Susie was by all means a successful person. She had a beautiful family, nice home, great career, and she was involved heavily in her community. BUT, something was missing. Susie was not a happy person. Pay attention please, this is where the message and the story begins.

Susie, like many people, lived her life in the shadows of others. Her parents wanted her to go to college and get a degree in a particular field. The pressure was immense to follow the family dream. Susie caved in to the pressure and did exactly what was expected of her. During college she began dating a nice gentleman. Even though the spark quickly dissipated she continued on the relationship because her family and friends thought they were a match made in heaven. Ever facet of Susie's life was controlled by others.

One summer she was on school trip and decided to attend a church that was a different affiliation than the one she was raised in. For the first time in years she felt spiritually alive. In her eyes she had something to look forward to upon her return home. She would visit her local church that belonged to this new denomination, so she thought. Her family and friends did not feel her enthusiasm at all, matter of fact they were highly upset that she even considered searching for a new church home. Once again Susie caved to pressure and returned to the cold, dull, lifeless church she attended for years.

Even though she knew the relationship was not right she agreed to the marriage. The years went by, the kids grew up, and her heart grew more distant than ever. From the outside world she had the absolute perfect life, yet to Susie her life ended years ago.

The anxiety reached it's breaking point when she met a friend that saw through the facade. She quickly realized that Susie was a prisoner to her own life. One Sunday Susie went on a road trip with her friend and along the way they stopped to attend services at a non denominational church that everyone said was on fire. The message that day was about how God created us as individuals and that the only way the world could possibly know and feel true love is if we all accepted who we were and lived our lives as the miracles we were created to be. The minister went on to say that portraits are worth so much more than prints, and we are worth so much more when we surround ourselves with people that love and accept us for who we are. He closed his message with the last line of Lazarus when Jesus turns to the crowd and says "unbind that man". I think it is important for me to say this here, we must always allow the people we love to be individuals, we cannot bind them with our expectations because if we do we participate in making people walking zombies instead of meaningful specifics.

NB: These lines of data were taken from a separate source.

$ cat config.mk
export PLATFORM = sky130hd
export DESIGN_NAME = ultrasonic_ranger_averaged
export DESIGN_NICKNAME = d
export VERILOG_FILES = /design/src/rtl/core/urav_pkg.sv /design/src/rtl/core/urav_seq.sv /design/src/rtl/core/urav_dist.sv /design/src/rtl/core/urav_ofifo.sv /design/src/rtl/core/ultrasonic_ranger_averaged.sv
export SDC_FILE = /design/constraint.sdc
export NUM_CORES = 2
export LEC_CHECK = 0
export ABC_AREA = 1
export ABC_CLOCK_PERIOD_IN_PS = 7600
export BUFFER_PORTS_ARGS = -buffer_cell sky130_fd_sc_hd__buf_2
export CAP_MARGIN = 0
export CORE_AREA = 3 3 362 185
export DETAILED_ROUTE_END_ITERATION = 10
export DIE_AREA = 0 0 365 188
export PLACE_DENSITY = 0.76
export SYNTH_ARGS = -nofsm -noshare
export SYNTH_HDL_FRONTEND = slang
export SYNTH_SLANG_ARGS = --single-unit
$ cat constraint.sdc
create_clock -name clk -period 7.6 [get_ports clk]
set_input_delay 0.76 -clock clk [delete_from_list [all_inputs] [get_ports clk]]
set_output_delay 0.76 -clock clk [all_outputs]
set_load 0.05 [all_outputs]
File: src/hdl/lin_frame_assembler_assert.svh
// assertion macros shared by the lin frame assembler modules
`ifndef LIN_FRAME_ASSEMBLER_ASSERT_SVH
`define LIN_FRAME_ASSEMBLER_ASSERT_SVH

// condition holds at every edge out of reset
`define LFA_ASSERT_ALWAYS(lbl, cond, msg) \
    lbl: assert property (@(posedge aclk) disable iff (!aresetn) (cond)) else $error(msg);

// consequence holds in the same cycle as the antecedent
`define LFA_ASSERT_IMPLY(lbl, ante, cons, msg) \
    lbl: assert property (@(posedge aclk) disable iff (!aresetn) (ante) |-> (cons)) \
        else $error(msg);

// consequence holds in the cycle after the antecedent
`define LFA_ASSERT_NEXT(lbl, ante, cons, msg) \
    lbl: assert property (@(posedge aclk) disable iff (!aresetn) (ante) |=> (cons)) \
        else $error(msg);

`endif

File: src/hdl/lfa_pkg.sv
// shared types, constants and helper functions of the lin frame assembler
`timescale 1ns / 1ps
`default_nettype none

package lfa_pkg;

    // frame limits
    localparam int MAX_DATA_BYTES = 8;
    localparam int CNT_W          = 4;

    // token encoding
    localparam logic       TOKEN_BREAK = 1'b0;
    localparam logic       TOKEN_BYTE  = 1'b1;
    localparam logic [7:0] SYNC_BYTE   = 8'h55;

    // command queue geometry
    localparam int QUEUE_DEPTH = 4;
    localparam int QPTR_W      = 2;
    localparam int QCNT_W      = 3;

    // one classified item: which tokens to send and their bytes
    typedef struct packed {
        logic       hdr;       // send break, sync and protected id
        logic [7:0] pid;
        logic       has_data;  // send the data byte
        logic [7:0] data;
        logic       has_ck;    // send the checksum, closing the frame
        logic [7:0] ck;
    } lfa_cmd_t;

    // protected identifier: id with parity p0 in bit 6 and p1 in bit 7
    function automatic logic [7:0] protect_id(input logic [5:0] id);
        logic p0;
        logic p1;
        p0 = id[0] ^ id[1] ^ id[2] ^ id[4];
        p1 = ~(id[1] ^ id[3] ^ id[4] ^ id[5]);
        return {p1, p0, id};
    endfunction

    // end-around-carry add: a carry out wraps back into bit 0
    function automatic logic [7:0] fold_add(input logic [7:0] a, input logic [7:0] b);
        logic [8:0] s;
        s = {1'b0, a} + {1'b0, b};
        return s[8] ? (s[7:0] + 8'd1) : s[7:0];
    endfunction

endpackage

`default_nettype wire

File: src/hdl/lfa_front.sv
// front end: accepts input beats, tracks the frame and classifies each beat
`timescale 1ns / 1ps
`default_nettype none
`include "lin_frame_assembler_assert.svh"

module lfa_front
    import lfa_pkg::*;
(
    input  wire logic       aclk,
    input  wire logic       aresetn,
    input  wire logic       s_valid,
    output logic            s_ready,
    input  wire logic [5:0] frame_id,
    input  wire logic       enhanced,
    input  wire logic       no_data,
    input  wire logic [7:0] data_byte,
    input  wire logic       last_byte,
    input  wire logic       q_full,
    output logic            push,
    output lfa_cmd_t        cmd
);

    localparam logic [CNT_W-1:0] MAX_CNT = CNT_W'(MAX_DATA_BYTES);

    logic             in_frame_reg, in_frame_next;
    logic [7:0]       sum_reg, sum_next;
    logic [CNT_W-1:0] cnt_reg, cnt_next;

    logic [7:0]       pid;
    logic [7:0]       base_sum;
    logic [7:0]       add_sum;
    logic [CNT_W-1:0] add_cnt;
    logic             closing;

    // handshake: take a beat whenever the queue has room
    assign s_ready = !q_full;
    assign push    = s_valid && s_ready;

    // sum and count after this beat's data byte
    assign pid      = protect_id(frame_id);
    assign base_sum = in_frame_reg ? sum_reg : (enhanced ? pid : 8'd0);
    assign add_sum  = fold_add(base_sum, data_byte);
    assign add_cnt  = (in_frame_reg ? cnt_reg : '0) + CNT_W'(1);

    // classify the beat
    always_comb begin
        cmd.hdr      = !in_frame_reg;
        cmd.pid      = pid;
        cmd.has_data = 1'b1;
        cmd.data     = data_byte;
        cmd.has_ck   = 1'b0;
        cmd.ck       = ~add_sum;
        closing      = 1'b0;
        if (!in_frame_reg && no_data) begin
            // empty frame: header then checksum
            cmd.has_data = 1'b0;
            cmd.has_ck   = 1'b1;
            cmd.ck       = ~base_sum;
            closing      = 1'b1;
        end else if (last_byte || add_cnt >= MAX_CNT) begin
            cmd.has_ck = 1'b1;
            closing    = 1'b1;
        end
    end

    // frame state update
    always_comb begin
        in_frame_next = in_frame_reg;
        sum_next      = sum_reg;
        cnt_next      = cnt_reg;
        if (push) begin
            if (closing) begin
                in_frame_next = 1'b0;
                sum_next      = 8'd0;
                cnt_next      = '0;
            end else begin
                in_frame_next = 1'b1;
                sum_next      = add_sum;
                cnt_next      = add_cnt;
            end
        end
    end

    always_ff @(posedge aclk) begin
        if (!aresetn) begin
            in_frame_reg <= 1'b0;
            sum_reg      <= 8'd0;
            cnt_reg      <= '0;
        end else begin
            in_frame_reg <= in_frame_next;
            sum_reg      <= sum_next;
            cnt_reg      <= cnt_next;
        end
    end

    `LFA_ASSERT_IMPLY(a_open_count, in_frame_reg, (cnt_reg != '0) && (cnt_reg < MAX_CNT), "count out of range inside a frame")
    `LFA_ASSERT_IMPLY(a_idle_clear, !in_frame_reg, (cnt_reg == '0) && (sum_reg == 8'd0), "idle state not cleared")
    `LFA_ASSERT_NEXT(a_close_idle, push && cmd.has_ck, !in_frame_reg, "frame still open after checksum")

endmodule

`default_nettype wire

File: src/hdl/lfa_queue.sv
// short command queue between the front end and the token sequencer
`timescale 1ns / 1ps
`default_nettype none
`include "lin_frame_assembler_assert.svh"

module lfa_queue
    import lfa_pkg::*;
(
    input  wire logic     aclk,
    input  wire logic     aresetn,
    input  wire logic     push,
    input  wire lfa_cmd_t push_cmd,
    input  wire logic     pop,
    output lfa_cmd_t      head,
    output logic          full,
    output logic          empty
);

    localparam logic [QCNT_W-1:0] DEPTH_CNT = QCNT_W'(QUEUE_DEPTH);

    lfa_cmd_t          mem [QUEUE_DEPTH];
    logic [QPTR_W-1:0] wr_ptr_reg, rd_ptr_reg;
    logic [QCNT_W-1:0] count_reg;

    assign full  = (count_reg == DEPTH_CNT);
    assign empty = (count_reg == '0);
    assign head  = mem[rd_ptr_reg];

    // storage
    always_ff @(posedge aclk) begin
        if (push) begin
            mem[wr_ptr_reg] <= push_cmd;
        end
    end

    // pointers and fill count
    always_ff @(posedge aclk) begin
        if (!aresetn) begin
            wr_ptr_reg <= '0;
            rd_ptr_reg <= '0;
            count_reg  <= '0;
        end else begin
            if (push) begin
                wr_ptr_reg <= wr_ptr_reg + QPTR_W'(1);
            end
            if (pop) begin
                rd_ptr_reg <= rd_ptr_reg + QPTR_W'(1);
            end
            if (push && !pop) begin
                count_reg <= count_reg + QCNT_W'(1);
            end else if (pop && !push) begin
                count_reg <= count_reg - QCNT_W'(1);
            end
        end
    end

    `LFA_ASSERT_ALWAYS(a_no_overflow, !(push && full), "push into full queue")
    `LFA_ASSERT_ALWAYS(a_no_underflow, !(pop && empty), "pop from empty queue")
    `LFA_ASSERT_NEXT(a_count_up, push && !pop, count_reg == $past(count_reg) + QCNT_W'(1), "fill count did not advance")

endmodule

`default_nettype wire

File: src/hdl/lfa_back.sv
// back end: walks each command through its tokens into the output register
`timescale 1ns / 1ps
`default_nettype none
`include "lin_frame_assembler_assert.svh"

module lfa_back
    import lfa_pkg::*;
(
    input  wire logic     aclk,
    input  wire logic     aresetn,
    input  wire lfa_cmd_t head,
    input  wire logic     q_empty,
    output logic          pop,
    output logic          m_valid,
    input  wire logic     m_ready,
    output logic          token_kind,
    output logic [7:0]    tx_byte,
    output logic          frame_end
);

    typedef enum logic [2:0] {
        PH_BREAK,
        PH_SYNC,
        PH_PID,
        PH_DATA,
        PH_CKSUM
    } phase_t;

    phase_t     phase_reg;
    logic       mid_reg;
    logic       out_vld_reg;
    logic       kind_reg;
    logic [7:0] byte_reg;
    logic       end_reg;

    phase_t     first_ph;
    phase_t     cur_ph;
    phase_t     phase_next;
    logic       tok_kind;
    logic [7:0] tok_byte;
    logic       tok_end;
    logic       done;
    logic       load;

    // token of the head command to send now
    always_comb begin
        if (head.hdr) begin
            first_ph = PH_BREAK;
        end else if (head.has_data) begin
            first_ph = PH_DATA;
        end else begin
            first_ph = PH_CKSUM;
        end
        cur_ph = mid_reg ? phase_reg : first_ph;
    end

    always_comb begin
        tok_kind   = TOKEN_BYTE;
        tok_byte   = 8'd0;
        tok_end    = 1'b0;
        done       = 1'b0;
        phase_next = PH_BREAK;
        case (cur_ph)
            PH_BREAK: begin
                tok_kind   = TOKEN_BREAK;
                phase_next = PH_SYNC;
            end
            PH_SYNC: begin
                tok_byte   = SYNC_BYTE;
                phase_next = PH_PID;
            end
            PH_PID: begin
                tok_byte   = head.pid;
                phase_next = head.has_data ? PH_DATA : PH_CKSUM;
            end
            PH_DATA: begin
                tok_byte   = head.data;
                done       = !head.has_ck;
                phase_next = PH_CKSUM;
            end
            PH_CKSUM: begin
                tok_byte = head.ck;
                tok_end  = 1'b1;
                done     = 1'b1;
            end
            default: begin
                done = 1'b1;
            end
        endcase
    end

    // advance when a command waits and the output register frees up
    assign load = !q_empty && (!out_vld_reg || m_ready);
    assign pop  = load && done;

    // sequencer state and output register
    always_ff @(posedge aclk) begin
        if (!aresetn) begin
            phase_reg   <= PH_BREAK;
            mid_reg     <= 1'b0;
            out_vld_reg <= 1'b0;
        end else begin
            if (load) begin
                phase_reg <= phase_next;
                mid_reg   <= !done;
                kind_reg  <= tok_kind;
                byte_reg  <= tok_byte;
                end_reg   <= tok_end;
            end
            out_vld_reg <= load || (out_vld_reg && !m_ready);
        end
    end

    assign m_valid    = out_vld_reg;
    assign token_kind = kind_reg;
    assign tx_byte    = byte_reg;
    assign frame_end  = end_reg;

    `LFA_ASSERT_IMPLY(a_mid_has_cmd, mid_reg, !q_empty, "command left the queue mid-sequence")
    `LFA_ASSERT_NEXT(a_break_sync, load && (cur_ph == PH_BREAK), mid_reg && (phase_reg == PH_SYNC), "sync does not follow break")
    `LFA_ASSERT_IMPLY(a_end_is_byte, out_vld_reg && end_reg, kind_reg == TOKEN_BYTE, "checksum beat marked as break")

endmodule

`default_nettype wire

File: src/hdl/lin_frame_assembler.sv
// top level of the lin frame assembler: front end, command queue, token sequencer
//
// Turns input beats into the token stream of LIN frames. The first beat of a frame
// produces a break token (m_axis_tuser low), the sync byte 0x55 and the protected
// identifier, then its data byte; every data byte adds into an end-around-carry sum
// (with the protected identifier as the seed in enhanced mode), and the beat marked
// last, the eighth data byte of a frame, or a first beat with no_data set is followed
// by the inverted sum as the checksum beat with m_axis_tlast high. The front end
// takes one input beat per cycle while its four-entry command queue has room; the
// sequencer sends one token per cycle while m_axis_tready does not stall it. An item
// has one or two tokens for a data beat, four or five for the first beat of a frame.
// The sustained rate is set by that single output token per cycle. Each item passes
// first through the command queue, written when its beat is accepted, and then
// through the output register, which the sequencer loads token by token.
`timescale 1ns / 1ps
`default_nettype none

module lin_frame_assembler
    import lfa_pkg::*;
(
    input  wire logic        aclk,
    input  wire logic        aresetn,
    // input beats
    input  wire logic        s_axis_tvalid,
    output logic             s_axis_tready,
    input  wire logic [15:0] s_axis_tdata,   // frame_id[5:0], enhanced[6], data_byte[14:7]
    input  wire logic        s_axis_tuser,   // no_data
    input  wire logic        s_axis_tlast,   // last_byte
    // token beats
    output logic             m_axis_tvalid,
    input  wire logic        m_axis_tready,
    output logic [7:0]       m_axis_tdata,   // tx_byte[7:0]
    output logic             m_axis_tuser,   // token_kind
    output logic             m_axis_tlast    // frame_end
);

    logic     push;
    lfa_cmd_t push_cmd;
    lfa_cmd_t head;
    logic     q_full;
    logic     q_empty;
    logic     pop;

    // classify input beats
    lfa_front u_front (
        .aclk      (aclk),
        .aresetn   (aresetn),
        .s_valid   (s_axis_tvalid),
        .s_ready   (s_axis_tready),
        .frame_id  (s_axis_tdata[5:0]),
        .enhanced  (s_axis_tdata[6]),
        .no_data   (s_axis_tuser),
        .data_byte (s_axis_tdata[14:7]),
        .last_byte (s_axis_tlast),
        .q_full    (q_full),
        .push      (push),
        .cmd       (push_cmd)
    );

    // decouple front and back
    lfa_queue u_queue (
        .aclk     (aclk),
        .aresetn  (aresetn),
        .push     (push),
        .push_cmd (push_cmd),
        .pop      (pop),
        .head     (head),
        .full     (q_full),
        .empty    (q_empty)
    );

    // emit tokens
    lfa_back u_back (
        .aclk       (aclk),
        .aresetn    (aresetn),
        .head       (head),
        .q_empty    (q_empty),
        .pop        (pop),
        .m_valid    (m_axis_tvalid),
        .m_ready    (m_axis_tready),
        .token_kind (m_axis_tuser),
        .tx_byte    (m_axis_tdata),
        .frame_end  (m_axis_tlast)
    );

endmodule

`default_nettype wire
File: config.mk
export PLATFORM = sky130hd
export DESIGN_NAME = lin_frame_assembler
export DESIGN_NICKNAME = d
export VERILOG_FILES = /design/src/hdl/lfa_pkg.sv /design/src/hdl/lfa_front.sv /design/src/hdl/lfa_queue.sv /design/src/hdl/lfa_back.sv /design/src/hdl/lin_frame_assembler.sv
export VERILOG_INCLUDE_DIRS = /design/src /design/src/hdl
export SDC_FILE = /design/constraint.sdc
export NUM_CORES = 1
export LEC_CHECK = 0
export BUFFER_PORTS_ARGS = -buffer_cell sky130_fd_sc_hd__buf_2
export CAP_MARGIN = 15
export CORE_ASPECT_RATIO = 1.25
export CORE_MARGIN = 4
export CORE_UTILIZATION = 60
export CTS_CLUSTER_SIZE = 28
export DETAILED_ROUTE_END_ITERATION = 7
export PLACE_DENSITY_LB_ADDON = 0.08
export SYNTH_ARGS = -nofsm -noshare
export SYNTH_HDL_FRONTEND = slang
export SYNTH_SLANG_ARGS = --single-unit
File: constraint.sdc
create_clock -name aclk -period 5.2 [get_ports aclk]
set_input_delay 0.52 -clock aclk [delete_from_list [all_inputs] [get_ports aclk]]
set_output_delay 0.52 -clock aclk [all_outputs]
set_load 0.01 [all_outputs]
==> Flow_metrics.wiki <==
{| class="wikitable"
! Metric !! Value
|-
| Status || finished clean
|-
| DR pass1 iterations || 4
|-
| Growth of design area from synthesis to finish || 14.2%
|-
| Number of design rule violations left after detail routing || 0
|-
| Top post-synthesis cells by area || sky130_fd_sc_hd__edfxtp_1 (55%), sky130_fd_sc_hd__dfxtp_1 (8.3%), sky130_fd_sc_hd__mux4_2 (6.6%), sky130_fd_sc_hd__ha_1 (2.9%), sky130_fd_sc_hd__o21ai_0 (2.7%)
|-
| Die span in y || about 120 um
|-
| WL per Instance || ~20 um
|-
| CTS sink count || 145
|-
| Total power density per cell area || around 500 mW/mm^2
|-
| Antenna diode instance count || 0
|-
| Core box area || between 0.01 and 0.015 sq mm
|-
| RSZ-0062 raised after global routing || no
|-
| Library cell occupying the most area in the post-synthesis netlist || sky130_fd_sc_hd__edfxtp_1
|-
| Summed instance area of the synthesized netlist || 0.00650 sq mm
|-
| Standard cell area after detailed placement || slightly below 0.007 sq mm
|-
| Cells on worst reg2reg path || 12
|-
| Postcts setup bufs || 0
|-
| End-of-flow core utilization || 0.700
|-
| Setup TNS || 0 ns
|-
| Final hold violation count || 0
|-
| Initial Utilization || 0.612
|-
| Pins over their slew limit || 0
|-
| Fraction of layout cells with a size suffix above 1 || 0.211
|-
| Count of vias placed by the detailed router || a little under 4k
|-
| Worst-case vdd ir drop || roughly 0.00028 V
|-
| Number of ports placed on the die boundary || 34
|-
| Crit path from || u_front.in_frame_reg$_SDFFE_PN0P_
|-
| 1st-iter DRT viols || 213
|-
| Share of the clock period used by the worst path || 0.704
|-
| Count of distinct cell types in the synthesized netlist || 53
|-
| Worst-margin pin slew || 0.747 ns
|-
| Type of the worst setup path || flop to flop
|-
| Clock network latency to the later pin of the worst-skew pair || ~0.42 ns
|-
| Worst clock skew || between 0.009 and 0.01 ns
|-
| Arr. time, crit path || 3.81 ns
|-
| Count of yosys warnings during synthesis || 0
|-
| Largest fanout on the critical path || 23
|-
| Number of antenna violations at the first check in global routing || 0
|-
| Synthesized flop and latch total || 145
|-
| Placement Rows || 42
|-
| Post-Synthesis Mean Instance Area || between 10 and 15 sq um
|-
| Min-Delay Path Class || primary input to flop
|-
| RD Place Congestion || between 0.8 and 0.9
|-
| Capturing instance or port of the critical path || u_queue.mem[1][7]$_DFFE_PP_
|-
| Deepest clock path buffer count || 2
|-
| Top cells by count, synth || sky130_fd_sc_hd__edfxtp_1 (118), sky130_fd_sc_hd__nand2_1 (37), sky130_fd_sc_hd__o21ai_0 (35)
|-
| Max Clk Rate || ~270 MHz
|-
| Kind of launch point of the worst setup path || flop
|-
| Die footprint || 0.0126 sq mm
|-
| Remaining antenna violation count after routing || 0
|-
| Async set-reset flop share out of synthesis || 0
|-
| Detailed-placement wirelength estimate || ~8400 um
|-
| Most frequently used cell type in the post-synthesis netlist || sky130_fd_sc_hd__edfxtp_1
|-
| Number of enable flip-flop cells after synthesis || about 120
|-
| Leakage Power || between 2 and 3 nW
|-
| Clock Pin Slew Worst Setup and Hold Paths || 0.06 ns
|-
| Final net count || between 500 and 600
|-
| Hold buffer count at CTS || 0
|-
| # Max-Cap Violations || 0
|-
| Flip-flop count of the largest register after layout || 108
|-
| Proportion of netlist area held by the largest area contributor || 0.545
|-
| Seq/Total Area, Yosys || 0.628
|-
| Number of global-route vias before repair || about 3.9k
|-
| Final-report setup violation count || 0
|-
| Synth Flop Type || sky130_fd_sc_hd__edfxtp_1
|-
| Residual overflow from global routing || 0
|-
| Global-route wire length before repair || slightly above 20,000 um
|-
| Aggregate routed wire length || roughly 13,000 um
|-
| Clock tree from TritonCTS || built
|-
| Mapped Nets || roughly 500
|-
| Worst-case register-to-register setup slack || about 1.5 ns
|-
| Clock Tree Root || sky130_fd_sc_hd__clkbuf_16
|-
| Die width || 101 um
|-
| Htree depth || 4
|-
| Count of mapped cells out of synthesis || approximately 460
|-
| Largest net degree at the start of global routing || 29
|-
| CTS buffer count || 17
|-
| Number of port buffers || 32
|-
| Critical R2R Launch || u_front.in_frame_reg$_SDFFE_PN0P_
|-
| Worst slew margin || 0.501
|-
| Minimum clock period after layout || about 3.7 ns
|-
| Kind of end point of the critical path || flop
|-
| Total non-filler cell area in the finished layout || around 0.0074 sq mm
|-
| RR Endpoint || u_queue.mem[1][7]$_DFFE_PP_
|-
| Worst EP required || 5.35 ns
|-
| Aggregate global-route resource usage || 0.219
|-
| Detail-routed via count per cell || roughly 6.0
|-
| Post-cts gate resize count || 0
|}
critical path, cell delays in order, from the launching register on:
cell	delay, ns
sky130_fd_sc_hd__dfxtp_1	0.80
sky130_fd_sc_hd__nand2_1	0.09
sky130_fd_sc_hd__o21ai_0	0.11
sky130_fd_sc_hd__ha_1	0.23
sky130_fd_sc_hd__inv_1	0.06
sky130_fd_sc_hd__fa_1	0.39
sky130_fd_sc_hd__and2b_2	0.27
sky130_fd_sc_hd__o22ai_2	0.10
sky130_fd_sc_hd__xnor2_1	0.38
sky130_fd_sc_hd__nand4_4	0.18
sky130_fd_sc_hd__o311ai_2	0.31
sky130_fd_sc_hd__o211ai_2	0.14
sky130_fd_sc_hd__mux2_2	0.33
through the flow:
step / instances / setup WS, ns / total power [mW] / hold WS (ns)
finish: 648 / 1.54 / 3.67 / 0.338
global placement: 616 / 1.53 / 2.41 / 0.455
global route: 648 / 1.25 / 3.85 / 0.340
CTS: 648 / 1.53 / 3.69 / 0.330
detailed placement: 616 / 1.48 / 2.44 / 0.472
floorplan: 462 / 1.78 / 2.20 / 0.441
cell type report:
cell class | count | area (sq um)
Timing Repair Buffer | 38 | 205
Multi-Input combinational cell | 281 | 2280
Clock buffer | 17 | 425
Inverter | 20 | 75.1
Sequential cell | 145 | 4090
Tap cell | 132 | 165
Fill cell | 721 | 3190
Clock inverter | 15 | 193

Susie had been bound for years. Always living her life in conformity to what others deemed she should be. For once she felt hope and hopelessness all at the same time. To change would she have to get a divorce, alienate herself from family and friends? The pressure was so intense that over a period of time she fell right back into the rut she was in.

Fast forward to now, Susie is still living her pseudo life pleasing others, all the while missing the music God placed in her. Her deep love for life, humanity, music, water, art, etc very possibly could never been seen. This story is not just about Susie it is about many people that are alive yet never had the opportunity to live. To some extent we all face these life situations yet some more severe than others. The pressure to belong, to conform, to live your life in a shell is so powerful that getting out seems impossible.

In closing I would like to say, as I always do, that there is hope. Little by little you can start taking your life back. God created you to make an impact on this world and it is up to each of us not to waste that which we have been given. Our life can and will be a best seller but only when we decide to write the book and not anyone else. Hope creates passion and passion creates life. Never give up, be an active participant in your own miracle. We were not created to live in the shadows of others we were create to shine. From this point forward we will polish our bodies and we will never let anyone dull our sparkle.